▶ Excerpted records
## src/rtl/guvm_ifetch_feeder.sv

```systemverilog
// guvm_ifetch_feeder
// Instruction feed stage sitting in front of the core's icache_output port.
// A driver pushes {exc, inst} words into a small FIFO. Each core fetch
// request returns one word, after an optional programmable number of wait
// states. If the FIFO runs dry, the stage stalls through the active-low hold.
// Every delivered word is also reported on the issued_* port for a scoreboard.
//
// Ports
//   clk_i, rst_ni              clock, asynchronous active-low reset
//   push_valid_i/inst_i/exc_i  driver push channel, push_ready_o = FIFO not full
//   fetch_req_i, fetch_addr_i  single-cycle fetch request with its address
//   flush_i                    drop FIFO contents and abort any pending request
//   cfg_wait_i                 wait states, sampled with the request
//   ico_data_o/exception_o     instruction presented to the core
//   ico_hold_o                 active-low stall to the core
//   issued_valid/addr/inst_o   one-cycle report of each delivered instruction
//   fifo_count_o               current FIFO occupancy
//   stall_cycles_o             saturating count of cycles with ico_hold_o low
module guvm_ifetch_feeder #(
    parameter int unsigned DEPTH    = 8,
    parameter logic [31:0] NOP_INST = 32'h0100_0000
) (
    input  logic                      clk_i,
    input  logic                      rst_ni,
    input  logic                      push_valid_i,
    input  logic [31:0]               push_inst_i,
    input  logic                      push_exc_i,
    output logic                      push_ready_o,
    input  logic                      fetch_req_i,
    input  logic [31:0]               fetch_addr_i,
    input  logic                      flush_i,
    input  logic [3:0]                cfg_wait_i,
    output logic [31:0]               ico_data_o,
    output logic                      ico_exception_o,
    output logic                      ico_hold_o,
    output logic                      issued_valid_o,
    output logic [31:0]               issued_addr_o,
    output logic [31:0]               issued_inst_o,
    output logic [$clog2(DEPTH):0]    fifo_count_o,
    output logic [15:0]               stall_cycles_o
);

    localparam int unsigned AW = $clog2(DEPTH);
    localparam int unsigned CW = AW + 1;

    typedef enum logic [1:0] {
        S_IDLE,
        S_WAIT,
        S_STARVE
    } state_e;

    state_e        state_q, state_d;
    logic [32:0]   mem_q [DEPTH];
    logic [AW-1:0] wr_ptr_q, wr_ptr_d;
    logic [AW-1:0] rd_ptr_q, rd_ptr_d;
    logic [CW-1:0] count_q, count_d;
    logic          push_ready_q, push_ready_d;
    logic [3:0]    cnt_q, cnt_d;
    logic [31:0]   req_addr_q, req_addr_d;
    logic [31:0]   ico_data_q, ico_data_d;
    logic          ico_exc_q, ico_exc_d;
    logic          ico_hold_q, ico_hold_d;
    logic          iss_valid_q, iss_valid_d;
    logic [31:0]   iss_addr_q, iss_addr_d;
    logic [31:0]   iss_inst_q, iss_inst_d;
    logic [15:0]   stall_q, stall_d;

    logic          do_push;
    logic          do_pop;
    logic [31:0]   pop_addr;
    logic [32:0]   head;

    assign head = mem_q[rd_ptr_q];

    always_comb begin
        state_d      = state_q;
        wr_ptr_d     = wr_ptr_q;
        rd_ptr_d     = rd_ptr_q;
        count_d      = count_q;
        cnt_d        = cnt_q;
        req_addr_d   = req_addr_q;
        ico_data_d   = ico_data_q;
        ico_exc_d    = ico_exc_q;
        ico_hold_d   = ico_hold_q;
        iss_valid_d  = 1'b0;
        iss_addr_d   = iss_addr_q;
        iss_inst_d   = iss_inst_q;
        do_pop       = 1'b0;
        pop_addr     = req_addr_q;
        do_push      = push_valid_i && push_ready_q && !flush_i;
        // The counter looks at the hold value currently driven to the core.
        stall_d      = (!ico_hold_q && (stall_q != 16'hFFFF)) ? stall_q + 16'd1 : stall_q;

        if (flush_i) begin
            state_d    = S_IDLE;
            wr_ptr_d   = '0;
            rd_ptr_d   = '0;
            count_d    = '0;
            ico_data_d = NOP_INST;
            ico_exc_d  = 1'b0;
            ico_hold_d = 1'b1;
        end else begin
            case (state_q)
                S_IDLE: begin
                    if (fetch_req_i) begin
                        if (cfg_wait_i != 4'd0) begin
                            req_addr_d = fetch_addr_i;
                            cnt_d      = cfg_wait_i;
                            ico_hold_d = 1'b0;
                            state_d    = S_WAIT;
                        end else if (count_q != '0) begin
                            // Zero-wait hit: the address goes straight to issued_addr.
                            do_pop   = 1'b1;
                            pop_addr = fetch_addr_i;
                        end else begin
                            req_addr_d = fetch_addr_i;
                            ico_hold_d = 1'b0;
                            state_d    = S_STARVE;
                        end
                    end
                end
                S_WAIT: begin
                    if (cnt_q > 4'd1) begin
                        cnt_d = cnt_q - 4'd1;
                    end else if (count_q != '0) begin
                        do_pop     = 1'b1;
                        ico_hold_d = 1'b1;
                        state_d    = S_IDLE;
                    end else begin
                        state_d = S_STARVE;
                    end
                end
                S_STARVE: begin
                    if (count_q != '0) begin
                        do_pop     = 1'b1;
                        ico_hold_d = 1'b1;
                        state_d    = S_IDLE;
                    end
                end
                default: state_d = S_IDLE;
            endcase

            if (do_pop) begin
                ico_data_d  = head[31:0];
                ico_exc_d   = head[32];
                iss_valid_d = 1'b1;
                iss_addr_d  = pop_addr;
                iss_inst_d  = head[31:0];
                rd_ptr_d    = rd_ptr_q + 1'b1;
            end
            if (do_push) begin
                wr_ptr_d = wr_ptr_q + 1'b1;
            end
            count_d = count_q + CW'(do_push) - CW'(do_pop);
        end

        // Registered so push_ready_o tracks the occupancy it is derived from.
        push_ready_d = (count_d != CW'(DEPTH));
    end

    // Storage has no reset. Its contents only matter behind the pointers.
    always_ff @(posedge clk_i) begin
        if (do_push) begin
            mem_q[wr_ptr_q] <= {push_exc_i, push_inst_i};
        end
    end

    always_ff @(posedge clk_i or negedge rst_ni) begin
        if (!rst_ni) begin
            state_q      <= S_IDLE;
            wr_ptr_q     <= '0;
            rd_ptr_q     <= '0;
            count_q      <= '0;
            push_ready_q <= 1'b1;
            cnt_q        <= 4'd0;
            req_addr_q   <= 32'd0;
            ico_data_q   <= NOP_INST;
            ico_exc_q    <= 1'b0;
            ico_hold_q   <= 1'b1;
            iss_valid_q  <= 1'b0;
            iss_addr_q   <= 32'd0;
            iss_inst_q   <= 32'd0;
            stall_q      <= 16'd0;
        end else begin
            state_q      <= state_d;
            wr_ptr_q     <= wr_ptr_d;
            rd_ptr_q     <= rd_ptr_d;
            count_q      <= count_d;
            push_ready_q <= push_ready_d;
            cnt_q        <= cnt_d;
            req_addr_q   <= req_addr_d;
            ico_data_q   <= ico_data_d;
            ico_exc_q    <= ico_exc_d;
            ico_hold_q   <= ico_hold_d;
            iss_valid_q  <= iss_valid_d;
            iss_addr_q   <= iss_addr_d;
            iss_inst_q   <= iss_inst_d;
            stall_q      <= stall_d;
        end
    end

    assign push_ready_o    = push_ready_q;
    assign ico_data_o      = ico_data_q;
    assign ico_exception_o = ico_exc_q;
    assign ico_hold_o      = ico_hold_q;
    assign issued_valid_o  = iss_valid_q;
    assign issued_addr_o   = iss_addr_q;
    assign issued_inst_o   = iss_inst_q;
    assign fifo_count_o    = count_q;
    assign stall_cycles_o  = stall_q;

endmodule

```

▶ Task to carry out
Set down the material exactly, keeping every line.

▶ The completed task
## src/rtl/guvm_ifetch_feeder.sv

```systemverilog
// guvm_ifetch_feeder
// Instruction feed stage sitting in front of the core's icache_output port.
// A driver pushes {exc, inst} words into a small FIFO. Each core fetch
// request returns one word, after an optional programmable number of wait
// states. If the FIFO runs dry, the stage stalls through the active-low hold.
// Every delivered word is also reported on the issued_* port for a scoreboard.
//
// Ports
//   clk_i, rst_ni              clock, asynchronous active-low reset
//   push_valid_i/inst_i/exc_i  driver push channel, push_ready_o = FIFO not full
//   fetch_req_i, fetch_addr_i  single-cycle fetch request with its address
//   flush_i                    drop FIFO contents and abort any pending request
//   cfg_wait_i                 wait states, sampled with the request
//   ico_data_o/exception_o     instruction presented to the core
//   ico_hold_o                 active-low stall to the core
//   issued_valid/addr/inst_o   one-cycle report of each delivered instruction
//   fifo_count_o               current FIFO occupancy
//   stall_cycles_o             saturating count of cycles with ico_hold_o low
module guvm_ifetch_feeder #(
    parameter int unsigned DEPTH    = 8,
    parameter logic [31:0] NOP_INST = 32'h0100_0000
) (
    input  logic                      clk_i,
    input  logic                      rst_ni,
    input  logic                      push_valid_i,
    input  logic [31:0]               push_inst_i,
    input  logic                      push_exc_i,
    output logic                      push_ready_o,
    input  logic                      fetch_req_i,
    input  logic [31:0]               fetch_addr_i,
    input  logic                      flush_i,
    input  logic [3:0]                cfg_wait_i,
    output logic [31:0]               ico_data_o,
    output logic                      ico_exception_o,
    output logic                      ico_hold_o,
    output logic                      issued_valid_o,
    output logic [31:0]               issued_addr_o,
    output logic [31:0]               issued_inst_o,
    output logic [$clog2(DEPTH):0]    fifo_count_o,
    output logic [15:0]               stall_cycles_o
);

    localparam int unsigned AW = $clog2(DEPTH);
    localparam int unsigned CW = AW + 1;

    typedef enum logic [1:0] {
        S_IDLE,
        S_WAIT,
        S_STARVE
    } state_e;

    state_e        state_q, state_d;
    logic [32:0]   mem_q [DEPTH];
    logic [AW-1:0] wr_ptr_q, wr_ptr_d;
    logic [AW-1:0] rd_ptr_q, rd_ptr_d;
    logic [CW-1:0] count_q, count_d;
    logic          push_ready_q, push_ready_d;
    logic [3:0]    cnt_q, cnt_d;
    logic [31:0]   req_addr_q, req_addr_d;
    logic [31:0]   ico_data_q, ico_data_d;
    logic          ico_exc_q, ico_exc_d;
    logic          ico_hold_q, ico_hold_d;
    logic          iss_valid_q, iss_valid_d;
    logic [31:0]   iss_addr_q, iss_addr_d;
    logic [31:0]   iss_inst_q, iss_inst_d;
    logic [15:0]   stall_q, stall_d;

    logic          do_push;
    logic          do_pop;
    logic [31:0]   pop_addr;
    logic [32:0]   head;

    assign head = mem_q[rd_ptr_q];

    always_comb begin
        state_d      = state_q;
        wr_ptr_d     = wr_ptr_q;
        rd_ptr_d     = rd_ptr_q;
        count_d      = count_q;
        cnt_d        = cnt_q;
        req_addr_d   = req_addr_q;
        ico_data_d   = ico_data_q;
        ico_exc_d    = ico_exc_q;
        ico_hold_d   = ico_hold_q;
        iss_valid_d  = 1'b0;
        iss_addr_d   = iss_addr_q;
        iss_inst_d   = iss_inst_q;
        do_pop       = 1'b0;
        pop_addr     = req_addr_q;
        do_push      = push_valid_i && push_ready_q && !flush_i;
        // The counter looks at the hold value currently driven to the core.
        stall_d      = (!ico_hold_q && (stall_q != 16'hFFFF)) ? stall_q + 16'd1 : stall_q;

        if (flush_i) begin
            state_d    = S_IDLE;
            wr_ptr_d   = '0;
            rd_ptr_d   = '0;
            count_d    = '0;
            ico_data_d = NOP_INST;
            ico_exc_d  = 1'b0;
            ico_hold_d = 1'b1;
        end else begin
            case (state_q)
                S_IDLE: begin
                    if (fetch_req_i) begin
                        if (cfg_wait_i != 4'd0) begin
                            req_addr_d = fetch_addr_i;
                            cnt_d      = cfg_wait_i;
                            ico_hold_d = 1'b0;
                            state_d    = S_WAIT;
                        end else if (count_q != '0) begin
                            // Zero-wait hit: the address goes straight to issued_addr.
                            do_pop   = 1'b1;
                            pop_addr = fetch_addr_i;
                        end else begin
                            req_addr_d = fetch_addr_i;
                            ico_hold_d = 1'b0;
                            state_d    = S_STARVE;
                        end
                    end
                end
                S_WAIT: begin
                    if (cnt_q > 4'd1) begin
                        cnt_d = cnt_q - 4'd1;
                    end else if (count_q != '0) begin
                        do_pop     = 1'b1;
                        ico_hold_d = 1'b1;
                        state_d    = S_IDLE;
                    end else begin
                        state_d = S_STARVE;
                    end
                end
                S_STARVE: begin
                    if (count_q != '0) begin
                        do_pop     = 1'b1;
                        ico_hold_d = 1'b1;
                        state_d    = S_IDLE;
                    end
                end
                default: state_d = S_IDLE;
            endcase

            if (do_pop) begin
                ico_data_d  = head[31:0];
                ico_exc_d   = head[32];
                iss_valid_d = 1'b1;
                iss_addr_d  = pop_addr;
                iss_inst_d  = head[31:0];
                rd_ptr_d    = rd_ptr_q + 1'b1;
            end
            if (do_push) begin
                wr_ptr_d = wr_ptr_q + 1'b1;
            end
            count_d = count_q + CW'(do_push) - CW'(do_pop);
        end

        // Registered so push_ready_o tracks the occupancy it is derived from.
        push_ready_d = (count_d != CW'(DEPTH));
    end

    // Storage has no reset. Its contents only matter behind the pointers.
    always_ff @(posedge clk_i) begin
        if (do_push) begin
            mem_q[wr_ptr_q] <= {push_exc_i, push_inst_i};
        end
    end

    always_ff @(posedge clk_i or negedge rst_ni) begin
        if (!rst_ni) begin
            state_q      <= S_IDLE;
            wr_ptr_q     <= '0;
            rd_ptr_q     <= '0;
            count_q      <= '0;
            push_ready_q <= 1'b1;
            cnt_q        <= 4'd0;
            req_addr_q   <= 32'd0;
            ico_data_q   <= NOP_INST;
            ico_exc_q    <= 1'b0;
            ico_hold_q   <= 1'b1;
            iss_valid_q  <= 1'b0;
            iss_addr_q   <= 32'd0;
            iss_inst_q   <= 32'd0;
            stall_q      <= 16'd0;
        end else begin
            state_q      <= state_d;
            wr_ptr_q     <= wr_ptr_d;
            rd_ptr_q     <= rd_ptr_d;
            count_q      <= count_d;
            push_ready_q <= push_ready_d;
            cnt_q        <= cnt_d;
            req_addr_q   <= req_addr_d;
            ico_data_q   <= ico_data_d;
            ico_exc_q    <= ico_exc_d;
            ico_hold_q   <= ico_hold_d;
            iss_valid_q  <= iss_valid_d;
            iss_addr_q   <= iss_addr_d;
            iss_inst_q   <= iss_inst_d;
            stall_q      <= stall_d;
        end
    end

    assign push_ready_o    = push_ready_q;
    assign ico_data_o      = ico_data_q;
    assign ico_exception_o = ico_exc_q;
    assign ico_hold_o      = ico_hold_q;
    assign issued_valid_o  = iss_valid_q;
    assign issued_addr_o   = iss_addr_q;
    assign issued_inst_o   = iss_inst_q;
    assign fifo_count_o    = count_q;
    assign stall_cycles_o  = stall_q;

endmodule

```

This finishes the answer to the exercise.